Whenever a line in the entries includes the word "flops", copy that line out.

(TASK MATERIAL begins)

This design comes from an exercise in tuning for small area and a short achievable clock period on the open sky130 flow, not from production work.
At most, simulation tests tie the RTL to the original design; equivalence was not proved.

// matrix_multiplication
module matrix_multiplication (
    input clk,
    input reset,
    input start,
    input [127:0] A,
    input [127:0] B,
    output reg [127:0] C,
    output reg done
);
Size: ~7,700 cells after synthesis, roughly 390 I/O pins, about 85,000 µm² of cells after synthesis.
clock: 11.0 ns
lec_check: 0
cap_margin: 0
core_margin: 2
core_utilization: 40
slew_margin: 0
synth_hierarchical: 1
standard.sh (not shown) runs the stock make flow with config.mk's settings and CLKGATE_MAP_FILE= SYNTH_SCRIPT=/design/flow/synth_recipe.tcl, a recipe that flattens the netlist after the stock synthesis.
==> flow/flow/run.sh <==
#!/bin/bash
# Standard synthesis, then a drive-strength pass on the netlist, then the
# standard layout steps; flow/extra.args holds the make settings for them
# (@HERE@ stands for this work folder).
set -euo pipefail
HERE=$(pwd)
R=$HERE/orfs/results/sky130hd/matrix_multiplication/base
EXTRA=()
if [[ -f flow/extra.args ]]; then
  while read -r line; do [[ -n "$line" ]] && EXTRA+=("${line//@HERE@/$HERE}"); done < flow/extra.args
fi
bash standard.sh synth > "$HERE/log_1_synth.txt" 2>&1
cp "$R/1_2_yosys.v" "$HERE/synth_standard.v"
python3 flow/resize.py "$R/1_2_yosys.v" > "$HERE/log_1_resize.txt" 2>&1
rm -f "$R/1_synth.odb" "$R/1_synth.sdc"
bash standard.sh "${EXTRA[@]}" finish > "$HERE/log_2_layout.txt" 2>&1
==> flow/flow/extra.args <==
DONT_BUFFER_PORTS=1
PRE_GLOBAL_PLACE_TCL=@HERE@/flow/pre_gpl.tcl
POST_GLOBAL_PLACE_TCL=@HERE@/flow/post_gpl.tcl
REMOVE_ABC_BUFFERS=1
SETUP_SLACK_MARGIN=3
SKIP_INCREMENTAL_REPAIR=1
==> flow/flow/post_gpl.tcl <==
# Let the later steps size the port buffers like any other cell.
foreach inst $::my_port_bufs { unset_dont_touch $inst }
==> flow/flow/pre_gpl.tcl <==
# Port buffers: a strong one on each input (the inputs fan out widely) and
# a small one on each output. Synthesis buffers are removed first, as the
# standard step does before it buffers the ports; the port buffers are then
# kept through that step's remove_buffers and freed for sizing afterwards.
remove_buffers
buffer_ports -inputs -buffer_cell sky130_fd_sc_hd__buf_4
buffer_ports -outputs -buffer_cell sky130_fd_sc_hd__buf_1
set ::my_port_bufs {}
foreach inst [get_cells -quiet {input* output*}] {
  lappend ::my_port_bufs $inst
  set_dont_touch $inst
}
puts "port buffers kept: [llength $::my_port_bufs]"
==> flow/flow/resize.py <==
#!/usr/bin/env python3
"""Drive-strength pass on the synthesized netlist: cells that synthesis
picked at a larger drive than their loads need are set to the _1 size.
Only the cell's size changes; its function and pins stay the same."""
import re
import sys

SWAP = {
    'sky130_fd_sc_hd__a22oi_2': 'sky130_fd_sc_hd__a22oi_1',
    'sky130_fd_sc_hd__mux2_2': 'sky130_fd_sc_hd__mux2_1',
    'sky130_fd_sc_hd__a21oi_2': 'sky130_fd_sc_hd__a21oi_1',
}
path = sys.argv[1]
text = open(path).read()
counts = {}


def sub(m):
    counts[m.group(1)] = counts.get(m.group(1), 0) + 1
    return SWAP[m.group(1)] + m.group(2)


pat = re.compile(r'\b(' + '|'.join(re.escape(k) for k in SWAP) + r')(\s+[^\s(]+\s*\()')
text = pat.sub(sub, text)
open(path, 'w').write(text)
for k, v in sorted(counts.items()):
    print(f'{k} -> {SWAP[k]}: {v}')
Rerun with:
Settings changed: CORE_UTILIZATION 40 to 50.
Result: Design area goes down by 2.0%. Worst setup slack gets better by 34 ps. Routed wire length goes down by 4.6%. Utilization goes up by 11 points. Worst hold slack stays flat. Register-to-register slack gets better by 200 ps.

(TASK MATERIAL ends)
(TASK MATERIAL begins)

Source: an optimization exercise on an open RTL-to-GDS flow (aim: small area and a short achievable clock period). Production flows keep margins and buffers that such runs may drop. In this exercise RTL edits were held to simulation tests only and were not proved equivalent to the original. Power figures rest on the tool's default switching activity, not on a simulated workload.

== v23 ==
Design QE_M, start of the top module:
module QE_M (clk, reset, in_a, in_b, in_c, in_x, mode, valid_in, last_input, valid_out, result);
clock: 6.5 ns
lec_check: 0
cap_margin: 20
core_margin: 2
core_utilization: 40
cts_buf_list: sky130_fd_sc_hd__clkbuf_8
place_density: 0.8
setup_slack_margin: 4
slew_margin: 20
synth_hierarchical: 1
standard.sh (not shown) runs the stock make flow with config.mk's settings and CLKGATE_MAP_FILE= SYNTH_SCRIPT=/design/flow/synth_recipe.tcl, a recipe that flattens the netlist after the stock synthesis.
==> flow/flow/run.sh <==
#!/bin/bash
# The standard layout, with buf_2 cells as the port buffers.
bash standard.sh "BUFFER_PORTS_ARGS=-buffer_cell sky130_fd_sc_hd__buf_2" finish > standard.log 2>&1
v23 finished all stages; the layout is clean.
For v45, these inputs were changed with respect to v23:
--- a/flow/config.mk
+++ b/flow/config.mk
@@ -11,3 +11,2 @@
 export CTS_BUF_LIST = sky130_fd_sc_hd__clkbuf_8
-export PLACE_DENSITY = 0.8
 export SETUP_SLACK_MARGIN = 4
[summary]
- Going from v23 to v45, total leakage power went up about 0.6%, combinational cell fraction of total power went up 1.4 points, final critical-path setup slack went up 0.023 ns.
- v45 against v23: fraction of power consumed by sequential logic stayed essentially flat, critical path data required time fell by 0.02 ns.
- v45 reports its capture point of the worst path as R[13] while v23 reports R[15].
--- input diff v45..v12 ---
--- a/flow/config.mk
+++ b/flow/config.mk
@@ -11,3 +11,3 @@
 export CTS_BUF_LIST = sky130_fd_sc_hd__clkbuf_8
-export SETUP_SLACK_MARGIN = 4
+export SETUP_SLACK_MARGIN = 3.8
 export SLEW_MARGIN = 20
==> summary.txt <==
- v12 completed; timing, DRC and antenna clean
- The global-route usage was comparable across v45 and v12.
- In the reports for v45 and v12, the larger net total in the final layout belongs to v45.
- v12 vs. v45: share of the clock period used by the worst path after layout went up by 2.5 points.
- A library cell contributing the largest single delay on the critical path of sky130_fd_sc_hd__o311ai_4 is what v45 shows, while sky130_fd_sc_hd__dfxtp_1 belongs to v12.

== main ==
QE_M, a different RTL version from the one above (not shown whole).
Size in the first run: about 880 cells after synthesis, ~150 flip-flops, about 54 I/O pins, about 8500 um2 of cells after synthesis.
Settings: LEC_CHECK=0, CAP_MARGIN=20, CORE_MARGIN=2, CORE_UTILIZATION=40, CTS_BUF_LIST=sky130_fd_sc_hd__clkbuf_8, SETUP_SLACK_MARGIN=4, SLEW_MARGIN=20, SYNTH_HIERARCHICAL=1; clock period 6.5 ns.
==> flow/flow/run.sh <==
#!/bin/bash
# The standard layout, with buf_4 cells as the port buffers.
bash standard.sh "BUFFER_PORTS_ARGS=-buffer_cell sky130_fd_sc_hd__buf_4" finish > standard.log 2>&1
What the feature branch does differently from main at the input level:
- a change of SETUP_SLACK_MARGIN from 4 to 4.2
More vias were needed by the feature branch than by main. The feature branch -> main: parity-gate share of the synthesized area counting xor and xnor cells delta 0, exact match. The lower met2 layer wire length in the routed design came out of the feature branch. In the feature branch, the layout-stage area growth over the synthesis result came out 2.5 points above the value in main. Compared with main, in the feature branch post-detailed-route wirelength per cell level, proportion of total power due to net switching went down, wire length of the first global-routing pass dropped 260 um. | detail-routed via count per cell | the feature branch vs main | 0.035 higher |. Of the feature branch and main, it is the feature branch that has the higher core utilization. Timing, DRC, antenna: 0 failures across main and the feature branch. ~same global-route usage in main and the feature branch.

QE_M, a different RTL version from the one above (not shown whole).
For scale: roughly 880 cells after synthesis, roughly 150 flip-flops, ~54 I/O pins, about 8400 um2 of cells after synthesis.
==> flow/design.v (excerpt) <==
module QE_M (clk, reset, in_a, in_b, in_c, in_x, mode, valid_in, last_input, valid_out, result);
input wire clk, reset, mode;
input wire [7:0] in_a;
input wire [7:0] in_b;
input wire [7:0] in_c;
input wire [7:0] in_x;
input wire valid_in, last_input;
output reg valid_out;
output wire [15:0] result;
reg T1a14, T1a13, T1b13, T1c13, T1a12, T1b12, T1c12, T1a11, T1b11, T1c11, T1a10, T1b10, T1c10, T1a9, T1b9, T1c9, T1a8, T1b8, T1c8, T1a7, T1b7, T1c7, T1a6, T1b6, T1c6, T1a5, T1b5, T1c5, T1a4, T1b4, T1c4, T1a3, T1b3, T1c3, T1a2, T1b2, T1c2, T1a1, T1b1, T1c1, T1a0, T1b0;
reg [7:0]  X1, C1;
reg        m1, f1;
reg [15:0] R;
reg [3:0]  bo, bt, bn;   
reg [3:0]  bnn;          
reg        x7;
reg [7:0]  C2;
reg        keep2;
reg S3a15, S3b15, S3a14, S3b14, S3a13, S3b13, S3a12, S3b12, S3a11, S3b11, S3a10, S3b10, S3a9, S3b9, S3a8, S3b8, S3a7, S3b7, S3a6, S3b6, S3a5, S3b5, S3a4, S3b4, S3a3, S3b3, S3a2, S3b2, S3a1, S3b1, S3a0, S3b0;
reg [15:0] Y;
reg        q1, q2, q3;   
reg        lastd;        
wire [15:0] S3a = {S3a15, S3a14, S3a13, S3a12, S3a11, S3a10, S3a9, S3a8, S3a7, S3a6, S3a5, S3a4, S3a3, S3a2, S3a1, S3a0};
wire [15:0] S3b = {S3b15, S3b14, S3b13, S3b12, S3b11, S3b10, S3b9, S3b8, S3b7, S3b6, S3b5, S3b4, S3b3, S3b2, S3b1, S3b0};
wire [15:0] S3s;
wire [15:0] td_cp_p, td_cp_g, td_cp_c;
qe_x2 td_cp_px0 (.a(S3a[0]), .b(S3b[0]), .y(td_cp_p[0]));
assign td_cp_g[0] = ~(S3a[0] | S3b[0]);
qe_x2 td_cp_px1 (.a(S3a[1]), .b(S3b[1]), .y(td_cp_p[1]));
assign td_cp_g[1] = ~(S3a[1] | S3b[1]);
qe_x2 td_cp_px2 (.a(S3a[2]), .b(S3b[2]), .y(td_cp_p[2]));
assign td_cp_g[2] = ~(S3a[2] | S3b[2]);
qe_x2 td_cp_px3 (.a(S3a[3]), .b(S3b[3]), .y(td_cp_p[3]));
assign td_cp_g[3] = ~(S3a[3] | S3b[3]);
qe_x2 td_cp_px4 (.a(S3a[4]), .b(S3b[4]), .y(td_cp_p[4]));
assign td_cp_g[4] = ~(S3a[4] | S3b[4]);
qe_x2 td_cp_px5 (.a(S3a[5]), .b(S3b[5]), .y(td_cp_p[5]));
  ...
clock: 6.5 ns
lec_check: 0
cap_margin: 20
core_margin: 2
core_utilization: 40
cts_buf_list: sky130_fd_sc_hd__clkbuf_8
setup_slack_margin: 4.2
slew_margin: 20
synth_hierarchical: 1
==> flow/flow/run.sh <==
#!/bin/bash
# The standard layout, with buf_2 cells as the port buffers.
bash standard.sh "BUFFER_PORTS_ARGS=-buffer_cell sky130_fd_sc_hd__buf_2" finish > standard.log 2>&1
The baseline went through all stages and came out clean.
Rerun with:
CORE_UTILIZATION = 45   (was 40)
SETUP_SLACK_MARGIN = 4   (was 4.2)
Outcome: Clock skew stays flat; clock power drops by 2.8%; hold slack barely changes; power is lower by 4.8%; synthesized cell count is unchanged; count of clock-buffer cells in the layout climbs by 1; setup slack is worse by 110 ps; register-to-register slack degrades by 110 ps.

(TASK MATERIAL ends)
(TASK MATERIAL begins)

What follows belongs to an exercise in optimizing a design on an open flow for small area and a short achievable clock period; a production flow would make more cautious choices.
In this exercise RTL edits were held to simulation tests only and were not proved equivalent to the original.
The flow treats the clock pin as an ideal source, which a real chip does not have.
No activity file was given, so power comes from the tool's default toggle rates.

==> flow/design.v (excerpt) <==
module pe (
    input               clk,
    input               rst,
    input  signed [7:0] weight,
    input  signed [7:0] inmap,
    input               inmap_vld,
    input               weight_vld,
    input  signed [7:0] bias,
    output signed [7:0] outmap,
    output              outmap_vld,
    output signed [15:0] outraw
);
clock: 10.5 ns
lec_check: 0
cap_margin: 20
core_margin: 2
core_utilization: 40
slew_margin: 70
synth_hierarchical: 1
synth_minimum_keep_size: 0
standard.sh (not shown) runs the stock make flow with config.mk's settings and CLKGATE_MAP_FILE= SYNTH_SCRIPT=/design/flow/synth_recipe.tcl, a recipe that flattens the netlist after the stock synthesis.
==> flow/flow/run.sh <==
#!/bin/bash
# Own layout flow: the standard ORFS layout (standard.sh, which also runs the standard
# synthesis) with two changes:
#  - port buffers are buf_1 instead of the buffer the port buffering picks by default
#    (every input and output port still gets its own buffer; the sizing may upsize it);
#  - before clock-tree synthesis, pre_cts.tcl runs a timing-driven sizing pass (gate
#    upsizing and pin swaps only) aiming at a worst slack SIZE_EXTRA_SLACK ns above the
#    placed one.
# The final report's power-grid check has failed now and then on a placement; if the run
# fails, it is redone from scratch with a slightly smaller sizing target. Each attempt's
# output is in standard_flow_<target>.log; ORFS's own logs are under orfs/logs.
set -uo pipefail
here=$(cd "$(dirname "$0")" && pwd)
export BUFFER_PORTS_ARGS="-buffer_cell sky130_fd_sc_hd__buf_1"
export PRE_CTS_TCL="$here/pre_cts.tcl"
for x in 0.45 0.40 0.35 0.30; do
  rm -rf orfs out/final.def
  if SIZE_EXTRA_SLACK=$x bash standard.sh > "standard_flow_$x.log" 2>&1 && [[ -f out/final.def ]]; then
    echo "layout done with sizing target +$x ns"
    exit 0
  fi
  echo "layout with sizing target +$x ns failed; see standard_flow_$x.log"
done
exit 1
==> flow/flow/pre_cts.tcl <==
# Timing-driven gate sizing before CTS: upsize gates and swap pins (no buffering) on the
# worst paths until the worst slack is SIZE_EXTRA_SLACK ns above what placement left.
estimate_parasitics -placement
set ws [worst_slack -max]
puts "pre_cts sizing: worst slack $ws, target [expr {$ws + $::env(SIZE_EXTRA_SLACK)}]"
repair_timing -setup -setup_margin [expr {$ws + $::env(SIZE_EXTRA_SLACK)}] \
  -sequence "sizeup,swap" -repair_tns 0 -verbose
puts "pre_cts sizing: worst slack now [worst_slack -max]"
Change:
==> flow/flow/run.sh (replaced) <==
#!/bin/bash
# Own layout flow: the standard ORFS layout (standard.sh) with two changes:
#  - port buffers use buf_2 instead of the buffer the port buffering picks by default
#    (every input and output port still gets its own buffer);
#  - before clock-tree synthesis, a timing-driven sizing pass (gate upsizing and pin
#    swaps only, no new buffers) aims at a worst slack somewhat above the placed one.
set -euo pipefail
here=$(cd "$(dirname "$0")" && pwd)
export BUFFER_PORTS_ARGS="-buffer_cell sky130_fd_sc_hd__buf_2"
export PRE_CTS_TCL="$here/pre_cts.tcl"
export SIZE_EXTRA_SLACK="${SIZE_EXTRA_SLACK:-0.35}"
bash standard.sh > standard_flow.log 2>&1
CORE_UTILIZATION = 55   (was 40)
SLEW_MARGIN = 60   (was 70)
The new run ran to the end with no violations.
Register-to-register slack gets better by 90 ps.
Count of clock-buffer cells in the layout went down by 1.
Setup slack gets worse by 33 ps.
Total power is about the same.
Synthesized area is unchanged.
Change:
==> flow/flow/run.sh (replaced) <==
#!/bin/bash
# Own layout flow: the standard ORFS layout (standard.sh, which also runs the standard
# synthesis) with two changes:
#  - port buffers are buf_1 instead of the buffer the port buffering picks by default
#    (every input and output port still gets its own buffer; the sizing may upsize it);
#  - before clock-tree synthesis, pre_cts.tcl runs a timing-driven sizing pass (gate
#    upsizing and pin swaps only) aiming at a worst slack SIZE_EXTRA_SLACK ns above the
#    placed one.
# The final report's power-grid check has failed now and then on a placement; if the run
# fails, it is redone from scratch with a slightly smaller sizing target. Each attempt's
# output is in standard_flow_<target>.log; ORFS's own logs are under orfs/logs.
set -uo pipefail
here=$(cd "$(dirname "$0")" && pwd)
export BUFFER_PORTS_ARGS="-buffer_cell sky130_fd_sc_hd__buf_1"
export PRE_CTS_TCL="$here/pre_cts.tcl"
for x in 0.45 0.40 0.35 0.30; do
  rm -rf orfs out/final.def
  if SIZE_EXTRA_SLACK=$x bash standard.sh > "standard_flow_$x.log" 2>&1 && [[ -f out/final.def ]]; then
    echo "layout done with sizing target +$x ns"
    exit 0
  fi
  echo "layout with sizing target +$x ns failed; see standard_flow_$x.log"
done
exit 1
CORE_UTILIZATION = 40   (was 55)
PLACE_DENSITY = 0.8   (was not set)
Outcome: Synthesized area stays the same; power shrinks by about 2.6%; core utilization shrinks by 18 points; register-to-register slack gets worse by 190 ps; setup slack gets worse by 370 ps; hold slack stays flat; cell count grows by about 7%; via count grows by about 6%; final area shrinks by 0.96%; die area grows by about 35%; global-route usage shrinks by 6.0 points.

(TASK MATERIAL ends)

**RESULT BELOW**
Size in the first run: about 880 cells after synthesis, ~150 flip-flops, about 54 I/O pins, about 8500 um2 of cells after synthesis.
For scale: roughly 880 cells after synthesis, roughly 150 flip-flops, ~54 I/O pins, about 8400 um2 of cells after synthesis.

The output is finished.